In this section we experimentally examine the performance of our proposed methods, and compare them against different uncalibrated regression models. We first revisit the toy dataset used at the beginning of the paper. We then use 5 UCI datasets to compare multiple regression models.

As base models we selected three methods with Gaussian outputs: Ordinary Least Squares regression (OLS), Bayesian Ridge Regression (BRR), and Gaussian Process Regression (GPR). This choice is motivated by the following reasons. (1) Gaussian-output models are the most common among probabilistic regression methods, and have been used as baseline approaches in most regression problems. (2) These three models covers different aspects of a Gaussian-output method. OLS is optimised by squared error, which is the equivalent of fitting a linear function to predict the mean of a Gaussian output with a shared standard deviation. While BRR is still a linear model, all its parameters are optimised through a posterior given certain priors (in this case uninformative priors are used, which acts as regularisers). GPs can give non-linear predictions with certain kernels (in the following experiments RBF is used), and is optimised through a likelihood function. However, as stated previously, our proposed approaches are not limited to Gaussian-output methods – our main goal here is to compare performance among different model assumptions.

In terms of implementation, for all experiments we apply the same experimental design as in [17, 9], which runs 5-fold cross validation. Given a base model class and a calibration method, a calibrated regression can be trained by separating the training set into a base set and a calibration set. For each execution, the training set is divided into another 3 folds to iteratively train the base models and the calibration methods, which provides three calibrated models. The base model is first fitted with the base set, and then used to provide predictions on the calibration set. The calibration is then learnt on the calibration set with the these predictions from the base model. Finally, during testing, the predictions are obtained by applying the learnt base model and calibration consecutively, the final predictions are given as the averaged prediction among all three calibrated models.

6.1 The Toy Dataset

In Figure 1 we showed an initial example with OLS to demonstrate the motivation of applying calibration on regression tasks. Here we use the dataset again to compare our proposed methods and uncalibrated models. The dataset is generated as a mixture of two lines with a given Gaussian noise, with uniformly generated features on the horizontal axis. The 5-fold cross validation provides the following results.

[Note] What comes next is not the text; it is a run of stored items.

$ cat config.mk
export PLATFORM = sky130hd
export DESIGN_NAME = instr_encoder
export DESIGN_NICKNAME = d
export VERILOG_FILES = /design/src/rtl/instr_enc_pkg.sv /design/src/rtl/instr_enc_field.sv /design/src/rtl/instr_encoder.sv
export SDC_FILE = /design/constraint.sdc
export NUM_CORES = 1
export LEC_CHECK = 0
export ABC_AREA = 1
export CORE_UTILIZATION = 40
export CTS_CLUSTER_DIAMETER = 60
export CTS_CLUSTER_SIZE = 20
export DETAILED_ROUTE_END_ITERATION = 10
export GPL_ROUTABILITY_DRIVEN = 0
export PLACE_DENSITY = 0.75
export SLEW_MARGIN = 5
export SYNTH_ARGS = -nofsm -noshare
export SYNTH_HDL_FRONTEND = slang
export SYNTH_SLANG_ARGS = --single-unit
$ cat constraint.sdc
create_clock -name clk -period 2.5 [get_ports clk]
set_input_delay 0.5 -clock clk [delete_from_list [all_inputs] [get_ports clk]]
set_output_delay 0.5 -clock clk [all_outputs]
set_load 0.01 [all_outputs]
$ cat src/rtl/instr_enc_pkg.sv
// instr_enc_pkg: shared types and constants for the MIPS instruction encoder.
//   mnem_e      - 4-bit mnemonic index on the encoder's input bus
//   OP_*/FN_*   - primary opcode and function-field constants
//   enc_state_e - output-register FSM state
//   enc_r/enc_i - field packers for R-type and I-type words
// Optional feature: INSTR_ENC_LI_EN (enables the two-word li pseudo-op).
package instr_enc_pkg;

  typedef enum logic [3:0] {
    MnAddu = 4'd0,
    MnSubu = 4'd1,
    MnXor  = 4'd2,
    MnNor  = 4'd3,
    MnJr   = 4'd4,
    MnJalr = 4'd5,
    MnClo  = 4'd6,
    MnClz  = 4'd7,
    MnOri  = 4'd8,
    MnLw   = 4'd9,
    MnSw   = 4'd10,
    MnBeq  = 4'd11,
    MnLui  = 4'd12,
    MnJ    = 4'd13,
    MnJal  = 4'd14,
    MnLi   = 4'd15
  } mnem_e;

  localparam logic [5:0] OP_SPECIAL  = 6'h00;
  localparam logic [5:0] OP_SPECIAL2 = 6'h1C;
  localparam logic [5:0] OP_ORI      = 6'h0D;
  localparam logic [5:0] OP_LW       = 6'h23;
  localparam logic [5:0] OP_SW       = 6'h2B;
  localparam logic [5:0] OP_BEQ      = 6'h04;
  localparam logic [5:0] OP_LUI      = 6'h0F;
  localparam logic [5:0] OP_J        = 6'h02;
  localparam logic [5:0] OP_JAL      = 6'h03;

  localparam logic [5:0] FN_ADDU = 6'h21;
  localparam logic [5:0] FN_SUBU = 6'h23;
  localparam logic [5:0] FN_XOR  = 6'h26;
  localparam logic [5:0] FN_NOR  = 6'h27;
  localparam logic [5:0] FN_JR   = 6'h08;
  localparam logic [5:0] FN_JALR = 6'h09;
  localparam logic [5:0] FN_CLO  = 6'h21;
  localparam logic [5:0] FN_CLZ  = 6'h20;

  typedef enum logic [1:0] {
    StIdle = 2'd0,
    StFull = 2'd1,
    StLi2  = 2'd2
  } enc_state_e;

  function automatic logic [31:0] enc_r(input logic [5:0] op, input logic [4:0] rs,
                                        input logic [4:0] rt, input logic [4:0] rd,
                                        input logic [5:0] fn);
    return {op, rs, rt, rd, 5'd0, fn};
  endfunction

  function automatic logic [31:0] enc_i(input logic [5:0] op, input logic [4:0] rs,
                                        input logic [4:0] rt, input logic [15:0] imm);
    return {op, rs, rt, imm};
  endfunction

endpackage

$ cat src/rtl/instr_enc_field.sv
// instr_enc_field: combinational mnemonic + fields -> 32-bit machine word.
// Ports:
//   i_mnem          mnemonic index (see mnem_e)
//   i_rs/i_rt/i_rd  register fields
//   i_imm           immediate / jump target / li constant
//   o_word          encoded (first) word
//   o_err           unsupported mnemonic; o_word is zero in that case
//   o_is_li         request expands to two words
//   o_word2         second li word (ori rt, rt, imm[15:0])
// Optional feature: INSTR_ENC_LI_EN (mnemonic 15 encodes as li).
module instr_enc_field
  import instr_enc_pkg::*;
(
  input  logic [3:0]  i_mnem,
  input  logic [4:0]  i_rs,
  input  logic [4:0]  i_rt,
  input  logic [4:0]  i_rd,
  input  logic [31:0] i_imm,
  output logic [31:0] o_word,
  output logic        o_err,
  output logic        o_is_li,
  output logic [31:0] o_word2
);

  mnem_e w_mnem;
  assign w_mnem = mnem_e'(i_mnem);

  always_comb begin
    o_word  = '0;
    o_err   = 1'b0;
    o_is_li = 1'b0;
    o_word2 = enc_i(OP_ORI, i_rt, i_rt, i_imm[15:0]);
    case (w_mnem)
      MnAddu: o_word = enc_r(OP_SPECIAL, i_rs, i_rt, i_rd, FN_ADDU);
      MnSubu: o_word = enc_r(OP_SPECIAL, i_rs, i_rt, i_rd, FN_SUBU);
      MnXor:  o_word = enc_r(OP_SPECIAL, i_rs, i_rt, i_rd, FN_XOR);
      MnNor:  o_word = enc_r(OP_SPECIAL, i_rs, i_rt, i_rd, FN_NOR);
      MnJr:   o_word = enc_r(OP_SPECIAL, i_rs, 5'd0, 5'd0, FN_JR);
      MnJalr: o_word = enc_r(OP_SPECIAL, i_rs, 5'd0, i_rd, FN_JALR);
      // SPECIAL2 count ops carry rd in the rt slot as well.
      MnClo:  o_word = enc_r(OP_SPECIAL2, i_rs, i_rd, i_rd, FN_CLO);
      MnClz:  o_word = enc_r(OP_SPECIAL2, i_rs, i_rd, i_rd, FN_CLZ);
      MnOri:  o_word = enc_i(OP_ORI, i_rs, i_rt, i_imm[15:0]);
      MnLw:   o_word = enc_i(OP_LW, i_rs, i_rt, i_imm[15:0]);
      MnSw:   o_word = enc_i(OP_SW, i_rs, i_rt, i_imm[15:0]);
      MnBeq:  o_word = enc_i(OP_BEQ, i_rs, i_rt, i_imm[15:0]);
      MnLui:  o_word = enc_i(OP_LUI, 5'd0, i_rt, i_imm[15:0]);
      MnJ:    o_word = {OP_J, i_imm[25:0]};
      MnJal:  o_word = {OP_JAL, i_imm[25:0]};
`ifdef INSTR_ENC_LI_EN
      MnLi: begin
        o_word  = enc_i(OP_LUI, 5'd0, i_rt, i_imm[31:16]);
        o_is_li = 1'b1;
      end
`else
      MnLi:   o_err = 1'b1;
`endif
      default: o_err = 1'b1;
    endcase
  end

`ifndef INSTR_ENC_LI_EN
  // Only li consumes imm[31:26].
  logic w_unused_imm;
  assign w_unused_imm = ^i_imm[31:26];
`endif

endmodule

$ cat src/rtl/instr_encoder.sv
// instr_encoder: sequential MIPS instruction encoder for the boot/test loader.
// Accepts one symbolic instruction per handshake and emits the machine word with its
// instruction-memory byte address.
// Ports:
//   clk, rst_n        clock / asynchronous active-low reset
//   restart           synchronous: drop pending word, reload address to BASE_ADDR
//   in_valid/in_ready request handshake; in_mnem, in_rs, in_rt, in_rd, in_imm fields
//   out_valid/out_ready word handshake; out_word, out_addr, out_err (registered)
// Parameter: BASE_ADDR, byte address of the first emitted word.
// Optional feature: INSTR_ENC_LI_EN (li pseudo-op, LI2 state).
module instr_encoder
  import instr_enc_pkg::*;
#(
  parameter logic [31:0] BASE_ADDR = 32'h0000_3000
) (
  input  logic        clk,
  input  logic        rst_n,
  input  logic        restart,
  input  logic        in_valid,
  output logic        in_ready,
  input  logic [3:0]  in_mnem,
  input  logic [4:0]  in_rs,
  input  logic [4:0]  in_rt,
  input  logic [4:0]  in_rd,
  input  logic [31:0] in_imm,
  output logic        out_valid,
  input  logic        out_ready,
  output logic [31:0] out_word,
  output logic [31:0] out_addr,
  output logic        out_err
);

  enc_state_e  r_state;
  logic [31:0] r_word;
  logic [31:0] r_addr;
  logic        r_err;

  logic [31:0] w_word;
  logic [31:0] w_word2;
  logic        w_err;
  logic        w_is_li;
  logic        w_in_fire;
  logic        w_out_fire;
  enc_state_e  w_load_state;

  instr_enc_field u_field (
    .i_mnem  (in_mnem),
    .i_rs    (in_rs),
    .i_rt    (in_rt),
    .i_rd    (in_rd),
    .i_imm   (in_imm),
    .o_word  (w_word),
    .o_err   (w_err),
    .o_is_li (w_is_li),
    .o_word2 (w_word2)
  );

`ifdef INSTR_ENC_LI_EN
  logic [31:0] r_pend;
  assign w_load_state = w_is_li ? StLi2 : StFull;
`else
  assign w_load_state = StFull;
  logic w_unused_li;
  assign w_unused_li = w_is_li ^ (^w_word2);
`endif

  // A new request fits when the register is empty or is being drained this cycle;
  // restart always wins over acceptance.
  always_comb begin
    in_ready = 1'b0;
    if (!restart) begin
      case (r_state)
        StIdle:  in_ready = 1'b1;
        StFull:  in_ready = out_ready;
        default: in_ready = 1'b0;
      endcase
    end
  end

  assign out_valid  = (r_state != StIdle);
  assign out_word   = r_word;
  assign out_addr   = r_addr;
  assign out_err    = r_err;
  assign w_in_fire  = in_valid & in_ready;
  assign w_out_fire = out_valid & out_ready & ~restart;

  always_ff @(posedge clk or negedge rst_n) begin
    if (!rst_n) begin
      r_state <= StIdle;
      r_word  <= '0;
      r_err   <= 1'b0;
      r_addr  <= BASE_ADDR;
`ifdef INSTR_ENC_LI_EN
      r_pend  <= '0;
`endif
    end else if (restart) begin
      r_state <= StIdle;
      r_addr  <= BASE_ADDR;
    end else begin
      if (w_out_fire) begin
        r_addr <= r_addr + 32'd4;
      end
      // Acceptance only happens in IDLE or in FULL while draining, so loading here
      // also covers the back-to-back case.
      if (w_in_fire) begin
        r_word  <= w_word;
        r_err   <= w_err;
        r_state <= w_load_state;
`ifdef INSTR_ENC_LI_EN
        r_pend  <= w_word2;
`endif
      end else if (w_out_fire) begin
`ifdef INSTR_ENC_LI_EN
        if (r_state == StLi2) begin
          r_word  <= r_pend;
          r_err   <= 1'b0;
          r_state <= StFull;
        end else begin
          r_state <= StIdle;
        end
`else
        r_state <= StIdle;
`endif
      end
    end
  end

endmodule

== After elaboration in Yosys (flattened, before gate mapping) ==
Index checks and enable logic that the tools add are counted.
Storage, ports and cells
  register bits: 67
  output and inout port bits: 67
  word-level logic and storage cells: 40
Operators by class
  add/subtract/negate cells: 1
  equality and inequality tests: 16
  multiplexer cells: 9
  bitwise logic cells: 4
  reductions and logical operators: 6
Operator list (number)
  $pmux W32 S15: 1
  $mux W32: 2
  $add A32 B3 Y32 const B: 1
  $eq A4 B4 Y1 const B: 8
  $eq A4 B3 Y1 const B: 4
  $eq A4 B2 Y1 const B: 2
  $mux W2: 3
  $eq A4 B1 Y1 const B: 1
  $logic_not A4 Y1: 1
  $reduce_bool A2 Y1: 2
  $and A1 B1 Y1: 3
  $reduce_bool A3 Y1: 1
  $eq A2 B1 Y1 const B: 1
  $logic_not A2 Y1: 1
  $mux W1: 2
  $pmux W1 S2: 1
  $reduce_and A2 Y1: 1
  $not A1 Y1: 1

== Logic depth before layout (Yosys ltp) ==
  word-level depth: 6
  gate-level depth with buffers: 10
  gate-level depth less buffers: 10

== Hierarchy ==
From an unflattened synthesis, not the netlist that was laid out.
Unflattened totals
  cells, all modules: 498
  area total of the unflattened synthesis: 3928.8 µm²
By module, submodules not included
  instr_encoder: instances 1, cells each 342, area an instance 3088.0 µm², seq. area each 1604.0 µm²
  instr_enc_field: instances 1, cells each 156, area an instance 840.8 µm², seq. area each 0.0 µm²

== Least setup slack after synthesis ==
Ideal clock, no wire load.
  kind: reg-to-reg
  start point: register r_addr[3] (netlist: out_addr[3])
  end point: register r_addr[16] (netlist: out_addr[16])
  arrival: 1.340 ns
  setup slack: 1.044 ns
  stages on the path, launching flop included: 11
  clock period less this slack: 1.456 ns
  cell sequence: dfrtp_1 > ha_1 > nand2_1 > nor2_4 > nand2_2 > nor2_4 > inv_2 > nor2_2 > nand2_1 > nand2_1 > nor2_1
Between the ends
  word-level cells in the longest chain between the ends: 3
RTL lines
  start: declaration: RTL line instr_encoder.sv:35  | logic [31:0] r_addr;
  start signal: assignment: RTL line instr_encoder.sv:101  | r_addr <= r_addr + 32'd4;
  $add A32 B3 Y32: RTL line instr_encoder.sv:101
  $mux W32: RTL line instr_encoder.sv:100  | if (w_out_fire) begin
  $mux W32: RTL line instr_encoder.sv:96  | end else if (restart) begin
Every way passes these cells. The select of a mux whose other input is x is not followed.
A chain may end at the register's enable or synchronous reset.

== Final worst setup path ==
  start point: input port out_ready
  end point: output port in_ready
Between the ends
  word-level cells in the longest chain between the ends: 2
RTL lines
  start: declaration: RTL line instr_encoder.sv:27  | input logic out_ready,
  $pmux W1 S2: RTL line instr_encoder.sv:72  | case (r_state)
  $mux W1: RTL line instr_encoder.sv:71  | if (!restart) begin
  end: declaration: RTL line instr_encoder.sv:20  | output logic in_ready,
Every way passes these cells.

==> run metrics <==
CTS sink cnt 64; count of distinct cell types in the synthesized netlist 32; final hold vios 0; fill cell total of the finished layout 738; detailed-route DRC error count 0; overall die area 9060 sq um; Data arrival, critical path 1.80 ns; simple-gate share of the synthesized area 34.2%; total design power 2.70 mW; input/output buffers 114; area inside the core boundary 8300 sq um; Skew-Pair Late Insertion Delay 0.34 ns; Fin Clk Skew 0.00713 ns; status complete, no violations; Setup crit end kind primary output; power density cells 542 nW/um^2; ratio of cells with drive above 1 in the final layout 8.00%; share of the synthesized area in compound gates (AO/OA/AOI/OAI) 12.0%; top library cells by usage in the layout, fill and taps aside nand2_1 (144), clkdlybuf4s50_1 (113), nor2_1 (72); Reg area 1600 sq um; worst hold path class input port to async pin; main combinational cell family by area after synthesis simple AND/OR/NAND/NOR gates; Mapped Avg Cell Area 7.33 sq um; post-cts gate resize count 0; final period utilization 91.9%; largest vdd supply drop 0.292 mV; relative area change from synthesis to final layout 43.1%; initial standard-cell utilization of the core 41.9%; total number of placement rows 33; static leakage 2.21 nW; fin area 4970 sq um; pin count of the biggest net entering global routing 65; multiplexer fraction of the synthesized cell area 0%; remaining global-route overflow 0; first drt pass iteration count 5; Yosys reg bits 64; CTS tree yes; multi-input combinational cell area 1620 sq um; total inserted antenna cells 0; required time of the critical path 2.00 ns; floorplan die height 95.2 um; ANT nets after route 0; number of antenna violations at the first check in global routing 0; clock slew at reported path FFs 0.07 ns; largest driver fanout on the critical path 2; number of buffers on the longest clock path 2; summed negative setup slack over all endpoints 0 ns; CTS Buf Count 9; sequential cell area fraction in the yosys report 46.2%; final layout net count 652; H-tree level count 3; Post-DP Area 4740 sq um; post-DR wirelength/cell 13.3 um; WL final 9.38 mm; Die X 95.2 um; Highest Clock Rate 435 MHz; vias after detailed routing 3586; Synth Area in Adders 0.360%; cell at the root of the clock tree clkbuf_8; summed instance area of the synthesized netlist 3470 sq um; number of DRC markers after the initial detailed-route iteration 149; final max-slew violation count 0; hold-fix buffers at CTS 0; estimated wirelength of the detail-placed design 7.14 mm; Crit Path Class input port to primary output; leading cell type in the layout, fill and taps excluded nand2_1; buffers inserted by post-CTS timing repair 0; Startpoint Class input port; instance count of the mapped netlist 474; count of endpoints failing setup in the final report 0; average via count per standard cell 5.09; number of global-route vias before repair 3409; wire length of the first global-routing pass 15.5 mm; Ports 123; post-layout minimum cycle time 2.30 ns; max-capacitance violation count 0; yosys synthesis warning count 0; setup repair after global routing missed its margin no; global-route total usage across every layer 22.3%; xor-xnor portion of the synthesized cell area 0%
==> state kept, by name, summed over array words and instances (netlist names) <==
register  cells
out_addr     30
out_word     32
r_state       1
out_err       1
==> final cells by class <==
type	instances	share of cell area, %
Clock buffer	14	3.47
Clock inverter	2	1.21
Inverter	50	3.77
Multi-Input combinational cell	350	32.6
Sequential cell	64	32.3
Tap cell	105	2.64
Timing Repair Buffer	120	24.0
==> synth_stat cells <==
master	count	area (sq um)
o22ai_1	1	6.26
inv_1	45	169
a211oi_1	1	7.51
o211ai_1	1	7.51
nor2_1	72	270
nand4_1	9	56.3
nand3_1	28	140
nand2_1	144	541
buf_2	3	15.0
inv_2	5	18.8
a22o_1	8	70.1
nand3_2	2	20.0
conb_1	1	3.75
nor3_1	2	10.0
a22oi_1	5	37.5
nand2_2	6	37.5
dfrtp_1	62	1550
nor2_4	6	67.6
o21ai_0	22	110
clkbuf_1	2	7.51
ha_1	1	12.5
dfstp_2	2	52.6
o21ai_1	6	30.0
o31ai_1	1	7.51
buf_4	5	37.5
nand3b_1	1	7.51
a21oi_1	22	110
o21bai_1	1	7.51
nor2_2	6	37.5
buf_1	1	3.75
a31oi_1	2	12.5
o311ai_0	1	8.76
==> per-layer routing <==
metal / vias to the layer above / GRT usage (%) / share of wire, %
li1: 1768 / - / -
met1: 1645 / 26.0 / 41
met2: 155 / 37.9 / 49
met3: 18 / 5.98 / 7.4
met4: 0 / 10.4 / 2.2
met5: - / 0 / 0
==> power breakdown <==
part	total [mW]	internal, mW	leakage (nW)	switching, mW
registers	1.16	1.12	0.847	0.0486
clock network	1.03	0.645	0.117	0.388
logic	0.499	0.272	1.24	0.228
total	2.70	2.03	2.21	0.664
==> through the flow <==
step	util, %	setup slack, ns	instances	hold slack, ns
after global routing	59.9	0.0856	705	0.180
after floorplan	-	1.04	475	0.204
final	59.9	0.203	705	0.168
after global placement	57.1	0.199	689	0.464
after detailed placement	57.1	0.208	689	0.464
after CTS	59.9	0.196	705	0.171
==> cells by family (layout without fill, tap and decap cells) <==
group / count (synthesis) / after routing
other: 1 / 2
adders and majority gates: 1 / 1
DFF: 64 / 64
buffers and inverters: 61 / 186
AOI/OAI and AO/OA: 71 / 71
and+or+nand+nor: 276 / 276
==> critical path, stage by stage <==
cell,delay [ns]
clkdlybuf4s50_1,0.49
inv_1,0.05
nand2_1,0.08
inv_1,0.05
nor2_1,0.08
clkdlybuf4s50_1,0.54
==> path summary, 6_finish.rpt <==
path	startpoint	to	slack (ns)	cells past startpoint
setup / recovery	out_ready	in_ready	0.20	6
hold / removal	rst_n	out_addr[11]	0.17	2
setup reg to reg	out_addr[2]	out_addr[16]	0.91	10
hold reg to reg	out_word[18]	out_word[18]	0.48	2
max in group asynchronous	rst_n	out_addr[13]	2.04	2
min in group clk	out_word[18]	out_word[18]	0.48	2
Note: power is estimated with default switching activity, not from simulation.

Figure 4 visually shows the predicted densities from both BRR and GPR from a single training, with calibrated densities from them using e-logistic, e-beta, and GPC respectively. We omit the results of OLS here as it is partly shown in Figure 1 and close to the results of BRR in this particular case. In general, all three proposed approaches are able to capture the bi-modal shape of data distribution towards larger input values, and can correct the base output to be closer to the true distribution as given in Figure 1. Both e-logistic and e-beta clearly show horizontal density bands across the figures, which is expected given their empirical nature. Notably, the calibrated results with GPR under-estimates the densities around the top right of the figure. The explanation can be obtained by checking the original output of the GPR, which shows a non-linear estimation by virtue of the RBF kernel, and also under-estimates the densities at the same x-location in the top-right area. As discussed previously, while calibration can help improve the probability estimates from a given model, it can not further correct the predictions that are already grouped together. In this case, the non-linear GPR provides the same density estimation for the top-left area as many other low-density areas, meaning this area cannot be simply fixed by applying calibration.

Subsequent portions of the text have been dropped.